Canadian actor and writer (born 1974)

François Létourneau (born 1974 in Sainte-Foy, Quebec) is a Canadian actor and writer, best known as co-creator and star of the television series Les Invincibles, Série noire and Happily Married (C'est comme ça que je t'aime).

He studied political science at Université Laval in the 1990s, while pursuing acting work in theatre as an extracurricular hobby, and then studied theatre at the Conservatoire d'art dramatique de Montréal, where he graduated in 1999.

He was a shortlisted Governor General's Award finalist for Governor General's Award for French-language drama at the 2003 Governor General's Awards for his theatrical play Cheech, ou Les hommes de Chrysler sont en ville, and a shortlisted Genie Award nominee for Best Adapted Screenplay at the 23rd Genie Awards in 2006 for the film adaptation Cheech.

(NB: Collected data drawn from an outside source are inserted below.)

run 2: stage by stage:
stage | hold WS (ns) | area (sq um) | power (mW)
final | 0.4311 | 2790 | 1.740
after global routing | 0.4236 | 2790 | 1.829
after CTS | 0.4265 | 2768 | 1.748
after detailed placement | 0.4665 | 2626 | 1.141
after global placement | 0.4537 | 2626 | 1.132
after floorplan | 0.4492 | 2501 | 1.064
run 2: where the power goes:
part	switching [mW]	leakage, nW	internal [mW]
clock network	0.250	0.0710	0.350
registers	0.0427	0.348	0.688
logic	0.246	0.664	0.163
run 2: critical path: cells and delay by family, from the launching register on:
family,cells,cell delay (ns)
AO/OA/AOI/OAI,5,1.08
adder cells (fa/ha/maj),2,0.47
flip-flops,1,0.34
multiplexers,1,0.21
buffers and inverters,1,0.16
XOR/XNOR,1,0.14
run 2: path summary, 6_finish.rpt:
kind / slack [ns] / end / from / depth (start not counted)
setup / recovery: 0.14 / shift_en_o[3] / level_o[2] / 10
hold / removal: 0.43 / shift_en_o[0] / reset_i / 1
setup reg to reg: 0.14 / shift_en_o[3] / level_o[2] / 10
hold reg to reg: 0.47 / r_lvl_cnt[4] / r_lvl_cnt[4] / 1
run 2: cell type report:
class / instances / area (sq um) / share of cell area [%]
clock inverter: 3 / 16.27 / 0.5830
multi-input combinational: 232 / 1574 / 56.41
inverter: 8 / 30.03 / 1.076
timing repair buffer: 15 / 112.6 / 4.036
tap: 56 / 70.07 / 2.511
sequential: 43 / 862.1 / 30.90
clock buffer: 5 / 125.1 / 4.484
<file path="src/rtl/axis_pkt_gen.sv">
// AXI4-Stream packet source: on start, emits num_pkts packets of pkt_len beats carrying an
// incrementing data word, with tlast on each final beat and optional idle gaps between packets.
module axis_pkt_gen #(
    parameter int unsigned C_AXIS_TDATA_WIDTH = 32,
    parameter int unsigned LEN_WIDTH          = 12,
    parameter int unsigned CNT_WIDTH          = 16
) (
    input  logic                            m00_axis_aclk,
    input  logic                            m00_axis_aresetn,
    input  logic                            start,
    input  logic                            stop,
    input  logic [LEN_WIDTH-1:0]            pkt_len,
    input  logic [CNT_WIDTH-1:0]            num_pkts,
    input  logic [CNT_WIDTH-1:0]            gap_cycles,
    input  logic [C_AXIS_TDATA_WIDTH-1:0]   seed,
    output logic [C_AXIS_TDATA_WIDTH-1:0]   m00_axis_tdata,
    output logic [C_AXIS_TDATA_WIDTH/8-1:0] m00_axis_tstrb,
    output logic                            m00_axis_tvalid,
    input  logic                            m00_axis_tready,
    output logic                            m00_axis_tlast,
    output logic                            busy,
    output logic                            done,
    output logic [CNT_WIDTH-1:0]            pkt_count
);

    localparam int unsigned StrbWidth = C_AXIS_TDATA_WIDTH / 8;
    localparam logic [LEN_WIDTH-1:0]          LenOne  = 1;
    localparam logic [CNT_WIDTH-1:0]          CntOne  = 1;
    localparam logic [C_AXIS_TDATA_WIDTH-1:0] WordOne = 1;

    typedef enum logic [1:0] {StIdle, StSend, StGap, StDone} state_e;

    state_e                          state_q, state_d;
    logic [LEN_WIDTH-1:0]            len_last_q, len_last_d;
    logic [LEN_WIDTH-1:0]            beat_q, beat_d;
    logic [CNT_WIDTH-1:0]            num_q, num_d;
    logic [CNT_WIDTH-1:0]            gap_q, gap_d;
    logic [CNT_WIDTH-1:0]            gap_cnt_q, gap_cnt_d;
    logic [CNT_WIDTH-1:0]            pkt_count_q, pkt_count_d;
    logic [C_AXIS_TDATA_WIDTH-1:0]   word_q, word_d;
    logic                            tvalid_q, tvalid_d;
    logic                            tlast_q, tlast_d;
    logic                            busy_q, busy_d;
    logic                            done_q, done_d;
    logic [CNT_WIDTH-1:0]            pkt_inc;
    logic                            handshake;

    always_comb begin
        state_d     = state_q;
        len_last_d  = len_last_q;
        beat_d      = beat_q;
        num_d       = num_q;
        gap_d       = gap_q;
        gap_cnt_d   = gap_cnt_q;
        pkt_count_d = pkt_count_q;
        word_d      = word_q;
        pkt_inc     = pkt_count_q + CntOne;
        handshake   = tvalid_q && m00_axis_tready;

        unique case (state_q)
            StIdle: begin
                if (start) begin
                    // Store the index of the last beat; a zero length still sends one beat.
                    len_last_d  = (pkt_len == '0) ? '0 : pkt_len - LenOne;
                    num_d       = num_pkts;
                    gap_d       = gap_cycles;
                    word_d      = seed;
                    beat_d      = '0;
                    pkt_count_d = '0;
                    state_d     = (num_pkts == '0) ? StDone : StSend;
                end
            end
            StSend: begin
                if (handshake) begin
                    word_d = word_q + WordOne;
                    if (beat_q == len_last_q) begin
                        pkt_count_d = pkt_inc;
                        beat_d      = '0;
                        if (pkt_inc == num_q || stop) begin
                            state_d = StDone;
                        end else if (gap_q != '0) begin
                            state_d   = StGap;
                            gap_cnt_d = gap_q;
                        end
                    end else begin
                        beat_d = beat_q + LenOne;
                    end
                end
            end
            StGap: begin
                if (stop) begin
                    state_d = StDone;
                end else if (gap_cnt_q <= CntOne) begin
                    state_d = StSend;
                end else begin
                    gap_cnt_d = gap_cnt_q - CntOne;
                end
            end
            StDone: begin
                state_d = StIdle;
            end
            default: begin
                state_d = StIdle;
            end
        endcase

        // Outputs are decoded from next-state values so they register alongside the state.
        tvalid_d = (state_d == StSend);
        tlast_d  = tvalid_d && (beat_d == len_last_d);
        busy_d   = (state_d == StSend) || (state_d == StGap);
        done_d   = (state_d == StDone);
    end

    always_ff @(posedge m00_axis_aclk or negedge m00_axis_aresetn) begin
        if (!m00_axis_aresetn) begin
            state_q     <= StIdle;
            len_last_q  <= '0;
            beat_q      <= '0;
            num_q       <= '0;
            gap_q       <= '0;
            gap_cnt_q   <= '0;
            pkt_count_q <= '0;
            word_q      <= '0;
            tvalid_q    <= 1'b0;
            tlast_q     <= 1'b0;
            busy_q      <= 1'b0;
            done_q      <= 1'b0;
        end else begin
            state_q     <= state_d;
            len_last_q  <= len_last_d;
            beat_q      <= beat_d;
            num_q       <= num_d;
            gap_q       <= gap_d;
            gap_cnt_q   <= gap_cnt_d;
            pkt_count_q <= pkt_count_d;
            word_q      <= word_d;
            tvalid_q    <= tvalid_d;
            tlast_q     <= tlast_d;
            busy_q      <= busy_d;
            done_q      <= done_d;
        end
    end

    assign m00_axis_tdata  = tvalid_q ? word_q : '0;
    assign m00_axis_tstrb  = {StrbWidth{tvalid_q}};
    assign m00_axis_tvalid = tvalid_q;
    assign m00_axis_tlast  = tlast_q;
    assign busy            = busy_q;
    assign done            = done_q;
    assign pkt_count       = pkt_count_q;

endmodule

</file>
<file path="config.mk">
export PLATFORM = sky130hd
export DESIGN_NAME = axis_pkt_gen
export DESIGN_NICKNAME = d
export VERILOG_FILES = /design/src/rtl/axis_pkt_gen.sv
export SDC_FILE = /design/constraint.sdc
export NUM_CORES = 1
export LEC_CHECK = 0
export CORE_UTILIZATION = 25
export CTS_CLUSTER_SIZE = 30
export DETAILED_ROUTE_END_ITERATION = 16
export GPL_TIMING_DRIVEN = 0
export PLACE_DENSITY = 0.54
export SYNTH_ARGS = -nofsm -noshare
export SYNTH_HDL_FRONTEND = slang
export SYNTH_SLANG_ARGS = --single-unit
export TNS_END_PERCENT = 10
</file>
<file path="constraint.sdc">
create_clock -name m00_axis_aclk -period 6.1 [get_ports m00_axis_aclk]
set_clock_uncertainty 0.15 [all_clocks]
set_input_delay 1.22 -clock m00_axis_aclk [delete_from_list [all_inputs] [get_ports m00_axis_aclk]]
set_output_delay 1.22 -clock m00_axis_aclk [all_outputs]
set_load 0.01 [all_outputs]
</file>
# Word-level counts from Yosys, hierarchy flattened
# Cells that the tools add are included.
[word_totals]
regBits = 126
in_bits = 81
wordCells = 79
[classes]
addsub = 5
order_cmp = 1
n_eq_ne = 16
n_mux = 31
reduce_logical = 14
[ops]
columns = ["op", "n"]
rows = [
  ["two-way mux 16 bit", 9],
  ["two-way mux 32 bit", 3],
  ["two-way mux 12 bit", 6],
  ["one-hot mux 16 bit (2 select lines)", 2],
  ["one-hot mux 32 bit (2 select lines)", 1],
  ["adder 32 x 1 -> 32 bit (second input constant)", 1],
  ["== test 12 bit", 2],
  ["one-hot mux 12 bit (2 select lines)", 1],
  ["adder 16 x 1 -> 16 bit (second input constant)", 1],
  ["== test 16 bit", 1],
  ["<= comparator 16 x 1 -> 1 bit (second input constant)", 1],
  ["logical NOT 16 bit", 1],
  ["two-way mux 2 bit", 8],
  ["nonzero test 16 bit", 1],
  ["subtractor 16 x 1 -> 16 bit (second input constant)", 1],
  ["inequality test 2 bit (second input constant)", 7],
  ["adder 12 x 1 -> 12 bit (second input constant)", 1],
  ["logical NOT 12 bit", 1],
  ["subtractor 12 x 1 -> 12 bit (second input constant)", 1],
  ["== test 2 bit (second input constant)", 4],
  ["one-hot mux 2 bit (4 select lines)", 1],
  ["AND reduction 7 bit", 1],
  ["== test 2 x 1 -> 1 bit (second input constant)", 2],
  ["AND reduction 4 bit", 1],
  ["other kinds (6)", 9],
]

# Depth between registers and ports, before layout
[logic_depth]
depth_word = 9
mapped_depth = 14
depth_no_buf = 13

# Least setup slack after synthesis
# OpenSTA, ideal clock, no wires.
[synth_path]
path_type = "input to register"
from = "in pkt_len[0]"
to = "reg tlast_q (netlist: m00_axis_tlast)"
arrival_ns = 3.177
slack_ns = 2.678
path_stages = 11
path_buffers = 1
cell_sequence = "inv_1 > ha_1 > nor4b_1 > and4b_1 > buf_2 > and2_1 > a211o_1 > a32o_1 > a311oi_1 > nand4_1 > nor4_2"
[synth_via]
elab_chain_len = 6
elab_cells_between_ends = 7
cone_classes = "add/sub: 1; eq/ne: 1; mux: 3; reduce/logical: 2"
[synth_lines]
columns = ["item", "line", "text"]
rows = [
  ["start, declared", "12", "input logic [LEN_WIDTH-1:0] pkt_len,"],
  ["subtractor 12 x 1 -> 12 bit or logical NOT 12 bit (tied branches)", "64", "len_last_d = (pkt_len == '0) ? '0 : pkt_len - LenOne;"],
  ["two-way mux 12 bit *", "64", ""],
  ["two-way mux 12 bit *", "62", "if (start) begin"],
  ["two-way mux 12 bit *", "60", "unique case (state_q)"],
  ["== test 12 bit *", "109", "tlast_d = tvalid_d && (beat_d == len_last_d);"],
  ["logical AND 1 bit *", "109", ""],
  ["via tlast_d", "42", "logic tlast_q, tlast_d;"],
  ["end signal, assigned", "138", "tlast_q <= tlast_d;"],
  ["end, declared", "42", ""],
]
# Mark *: on every way through the listed nets, which the timed path passes. The rest lies on a longest branch.
# A chain may end at the register's enable or synchronous reset.

# Final worst setup path
[layout_path]
from = "in start"
to = "reg tlast_q (netlist: m00_axis_tlast)"
[layout_via]
elab_chain_len = 4
elab_cells_between_ends = 9
cone_classes = "eq/ne: 2; mux: 6; reduce/logical: 1"
[layout_lines]
columns = ["item", "line", "text"]
rows = [
  ["start, declared", "10", "input logic start,"],
  ["two-way mux 2 bit", "62", ""],
  ["one-hot mux 2 bit (4 select lines)", "60", ""],
  ["via state_d[0]", "33", "state_e state_q, state_d;"],
  ["== test 2 x 1 -> 1 bit", "108", "tvalid_d = (state_d == StSend);"],
  ["via tvalid_d", "41", "logic tvalid_q, tvalid_d;"],
  ["logical AND 1 bit", "109", ""],
  ["via tlast_d", "42", ""],
]
# The timed path passes the listed nets, and every way through them passes these cells.

==> impl_metrics.json <==
{
  "grt_pass1_vias": 7628,
  "hold_depth": 2,
  "synthAdderAreaFrac": 0.0127,
  "cts_resized": 0,
  "ys.flop_type": "dfrtp_1",
  "hold_path.class": "reg2reg",
  "mostFrequentLayoutCells": "182 x nand2_1, 135 x clkdlybuf4s50_1, 126 x dfrtp_1, 83 x nor2_1, 72 x a21oi_1",
  "min_period_ns": 4.32,
  "nets": 1219,
  "grt_overflow": 0,
  "ant_nets": 0,
  "die_h_um": 180,
  "synth_edf_count": 0,
  "htreeDepth": 4,
  "worst-path-max-fanout": 10,
  "reg2reg_from": "pkt_count[0]",
  "finalMaxSlewViolations": 0,
  "violations": "design-rule violations",
  "syn_inst": 974,
  "drt_first_iter_violations": 625,
  "min_to": "num_q[14]",
  "hpwlAfterDp_mm": 19.9,
  "muxShareOfSynthArea": 0.00650,
  "synth_top_family_by_area": "simple AND/OR/NAND/NOR gates",
  "rsz0062_at_grt": "false",
  "worst_pin_slew_ns": 0.772,
  "synth-seq-cells": 126,
  "ys_types": 73,
  "ys_async_sr_fraction": 1.00,
  "die-area_sq_mm": 0.0323,
  "coreArea_sq_mm": 0.0308,
  "gr-usage-met2": 0.275,
  "cp-start-kind": "primary input",
  "use_met3": 0.0296,
  "clk_path_buf_depth": 2,
  "start_util": 0.256,
  "cts_tree": "yes",
  "final_cells": 1539,
  "cp.required_ns": 6.25,
  "min_from": "num_q[14]",
  "grt_use_met1": 0.225,
  "maxSlewHeadroom": 0.481,
  "rows": 64,
  "hold_viol_final": 0,
  "pin_count": 137,
  "synth-xor-area-share": 0.0533,
  "netlist_area_sq_mm": 0.00789,
  "ir_drop_uv": 267,
  "gp_congestion": 0.850,
  "drt_pre_antenna_iters": 11,
  "synth_compound_area_frac": 0.201,
  "grt.total_usage": 0.168,
  "dp.cells": 1507,
  "fin_util": 0.337,
  "clkTransAtPathRegs_ns": 0.06,
  "root_buffer": "clkbuf_16",
  "cts_setup_buffers": 0,
  "timing.rr.end": "m00_axis_tlast",
  "fmax_mhz": 232,
  "worstSetupPathType": "in2reg",
  "rrSetupSlack_ns": 1.83,
  "power.density_mw_per_mm2": 478,
  "num_antenna_cells": 0,
  "grt_pass1_wl_mm": 42.6,
  "ys_seq_area_frac": 0.400,
  "remaining_drc_errors": 6,
  "yosys_warnings": 0,
  "grt_max_degree": 68,
  "syn2layout_area_growth_pct": 31.7,
  "p_leak_nw": 4.21,
  "r2r_cells": 14,
  "avgRoutedWirePerCell_um": 17.5,
  "status": "complete, but fails checks",
  "synth-simple-area-share": 0.284,
  "vias_per_cell": 5.07,
  "grt_busiest_layer": "met2",
  "synth_nets": 1063,
  "final_layout_size_suffix_gt1_frac": 0.0656,
  "cts_hold_buf": 0,
  "cp_data_arrival_time_ns": 4.47,
  "maxCapViolCount": 0,
  "setup_viol": 0,
  "final_common_cell": "nand2_1",
  "finalCritPeriodShare": 0.708,
  "die_w_um": 180,
  "port_buffers": 136,
  "numCtsBuffers": 17,
  "cts.sink_count": 126,
  "antenna_found_initial": 0,
  "clk-insertion-delay-late_ns": 0.42,
  "wirelength_mm": 27.0,
  "vias": 7808,
  "cp-end-kind": "flip-flop",
  "syn_avg_cell_area_sq_um": 8.10
}
[through the flow]
step	power, W	cell area [sq um]	setup slack, ns	hold WS [ns]	setup TNS, ns
2_1_floorplan	0.00290	7890	2.68	0.299	0
3_3_place_gp	0.00386	9740	-1.81	0.319	-226.95
3_5_place_dp	0.00389	9770	1.36	0.326	0
4_1_cts	0.00498	10400	1.77	0.348	0
5_1_grt	0.00530	10400	1.47	0.364	0
6_report	0.00496	10400	1.78	0.344	0
[layout make-up]
| cell class | count | area [sq um] |
|---|---|---|
| clock buffer | 18 | 429 |
| multi-input combinational | 767 | 4400 |
| clock inverter | 14 | 183 |
| timing repair buffer | 137 | 1390 |
| fill | 3195 | 20400 |
| inverter | 19 | 71.3 |
| sequential | 126 | 3150 |
| buffer | 62 | 264 |
| tap | 396 | 495 |
[report_power, final]
group | leakage [nW] | total, W | switching, W | internal (W)
combinational | 2.35 | 0.00240 | 0.00141 | 0.000981
clock | 0.293 | 0.00107 | 0.000421 | 0.000651
sequential | 1.56 | 0.00149 | 0.000337 | 0.00116
[registers in the layout, summed over array words and instances, names as in the netlist, 2 cells and up]
| register | cells |
|---|---|
| num_q | 16 |
| gap_cnt_q | 16 |
| beat_q | 12 |
| state_q | 2 |
| len_last_q | 12 |
| gap_q | 16 |
| pkt_count | 16 |
| word_q | 32 |
[cells by family after synthesis]
kind of cell / count (synthesis)
and+or+nand+nor: 457
AOI/OAI and AO/OA: 249
DFF: 126
buffers and inverters: 81
xor gates and xnor gates: 48
adders and majority gates: 8
muxes: 5
[metal layers]
layer | vias up | wire, um | share of wire
met1 | 3780 | 12500 | 0.46
met4 | 0 | 434 | 0.016
li1 | 3792 | - | -
met5 | - | 0 | 0
met2 | 211 | 12700 | 0.47
met3 | 25 | 1250 | 0.047
[cells in the mapped netlist, types with 5 or more instances]
| master | count | area, sq um |
|---|---|---|
| o31ai_1 | 21 | 158 |
| nand2_1 | 182 | 683 |
| and3_1 | 12 | 75.1 |
| nor4_2 | 5 | 62.6 |
| a31oi_1 | 8 | 50.1 |
| o2111ai_1 | 5 | 43.8 |
| xor2_1 | 21 | 184 |
| or3_1 | 6 | 37.5 |
| and4_1 | 6 | 52.6 |
| o2bb2ai_1 | 5 | 43.8 |
| nor4_1 | 14 | 87.6 |
| buf_1 | 11 | 41.3 |
| xnor2_1 | 27 | 236 |
| nor2_1 | 83 | 312 |
| dfrtp_1 | 126 | 3150 |
| ha_1 | 8 | 100 |
| inv_1 | 19 | 71.3 |
| buf_2 | 9 | 45.0 |
| o21ai_0 | 64 | 320 |
| nand3_1 | 41 | 205 |
| o22ai_1 | 20 | 125 |
| and2_1 | 38 | 238 |
| a21oi_1 | 72 | 360 |
| nand4_1 | 18 | 113 |
| nand2b_1 | 5 | 31.3 |
| nor3_1 | 20 | 100 |
| clkbuf_1 | 34 | 128 |
| or2_2 | 5 | 31.3 |
[worst max-delay path, stage by stage]
cell and delay, ns:
clkdlybuf4s50_1 0.50, o21ba_2 0.26, nand2_1 0.35, clkbuf_1 0.35, clkbuf_1 0.47, buf_1 0.50
nand2_1 0.15, ha_1 0.29, and2_0 0.15, nand4_1 0.12, nor4_2 0.08
[worst max-delay path by stage]
stage                           startpoint              to  depth (start not counted)  slack, ns
after global placement    m00_axis_aresetn      word_q[16]                          1      -1.81
final                                start  m00_axis_tlast                         11       1.78
after detailed placement             start  m00_axis_tlast                         11       1.36
after CTS                            start  m00_axis_tlast                         11       1.77
after global routing          pkt_count[0]  m00_axis_tlast                         14       1.47
after floorplan                 pkt_len[0]  m00_axis_tlast                         11       2.68
Power figures use the tool's default switching activity.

He was shortlisted for the Prix Gémeaux for Best Writing in a Drama Series in 2009 for Les Invincibles, and won two Gémeaux in 2014, for Best Actor in a Drama and Best Writing in a Drama for Série noire. He was nominated again in both categories in 2016 for the second season of Série noire, but did not win.

His other roles have included the films Québec-Montréal, Funkytown, Paul à Québec and Billie Blue (Cœur de slush), and the television series Les Hauts et les bas de Sophie Paquin and Les Rescapés.